A new poll, released by the Pew Research Center on Thursday, underscored this trend – support for new solar farms has slumped to 78% across all Americans, down from 90% just four years ago. Backing for expanding wind power has dropped by a similar amount, while interest in buying an electric vehicle is significantly lower than a year ago, with just 29% of people saying they would consider an EV, down from 38% in 2023.
This change is being driven by a drop in support among Republican voters, Maibach said, with clean energy and cars on track to become as contentious as global heating is now to many conservatives. “That support for clean energy has been there across Republicans and Democrats for a long time but it is starting to erode,” he said.
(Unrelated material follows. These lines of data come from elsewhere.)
File: config.mk
export PLATFORM = sky130hd
export DESIGN_NAME = d_jb_predictor
export DESIGN_NICKNAME = d
export VERILOG_FILES = /design/src/rtl/d_jb_predictor_pkg.sv /design/src/rtl/jb_ras.sv /design/src/rtl/d_jb_predictor.sv
export SDC_FILE = /design/constraint.sdc
export NUM_CORES = 1
export LEC_CHECK = 0
export ABC_AREA = 1
export BUFFER_PORTS_ARGS = -buffer_cell sky130_fd_sc_hd__buf_2
export CORE_AREA = 5 5 145 147
export DETAILED_ROUTE_END_ITERATION = 6
export DIE_AREA = 0 0 150 152
export GPL_TIMING_DRIVEN = 0
export PLACE_DENSITY = 0.71
export SLEW_MARGIN = 20
export SYNTH_ARGS = -nofsm -noshare
export SYNTH_HDL_FRONTEND = slang
export SYNTH_SLANG_ARGS = --single-unit
File: constraint.sdc
create_clock -name clk -period 2 [get_ports clk]
set_input_delay 0.4 -clock clk [delete_from_list [all_inputs] [get_ports clk]]
set_output_delay 0.4 -clock clk [all_outputs]
set_load 0.01 [all_outputs]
“It’s a trend that has been developing for at least the past five years. There is a tug of war going on between what people’s instincts are telling them, and what voices in their trusted community are telling them.”
The wide-ranging blitz on anything seemingly green has been taken up by Republican-led state governments, too, most notably in Ron DeSantis’ Florida, which has erased references to climate change in state law, curbed offshore wind projects and banned lab-grown meat, which has been touted as a more environmentally-friendly alternative to traditional meat.
Meanwhile, rightwing media outlets have echoed Trump’s criticism of electric cars, with commentators on Fox News calling them a “religion” and even claiming, misleadingly, they are fatal in hot weather. “I think this proves that Joe Biden is trying to kill us all by trapping us in these electric vehicles,” Katie Pavlich, a Fox News host, said on The Five show last week.
These attacks may be new but they follow a lengthy Republican tradition of distrusting experts – who in this case are clear that clean energy and electric cars are far healthier for people and the planet than their fossil fueled counterparts – according to Robert Brulle, an environmental sociologist at Brown University.
“There is a long history in the conservative movement of making fun of bureaucrats and experts making us do these nanny state things, like putting handrails on mountain paths or airbags in cars,” Brulle said.
“The message is ‘all these pointy-headed bureaucrats are screwing up our lives’ and Trump is in a way tapping into an old, Reaganist tradition. He’s trying to breed a resentment, which speaks to people’s sense of powerlessness, about how elites are running our lives, making us drive these crappy cars and stopping us from buying an incandescent lightbulb.”
Such a message resonates with Trump’s base but is likely a turn-off among undecided voters, Brulle said. Polling has found a clear majority of American voters want a presidential candidate who will do something about the climate crisis, although there is a clear partisan divide on the issue and global heating is considered by the public a low-ranked priority compared to other concerns, such as inflation and immigration.
“I don’t think this stuff gets Trump much support among independents because it’s nonsensical what he’s saying,” Brulle said. “This is more about trying to mobilize his supporters. The common ground on climate change is already very small, and this just shrinks it further.”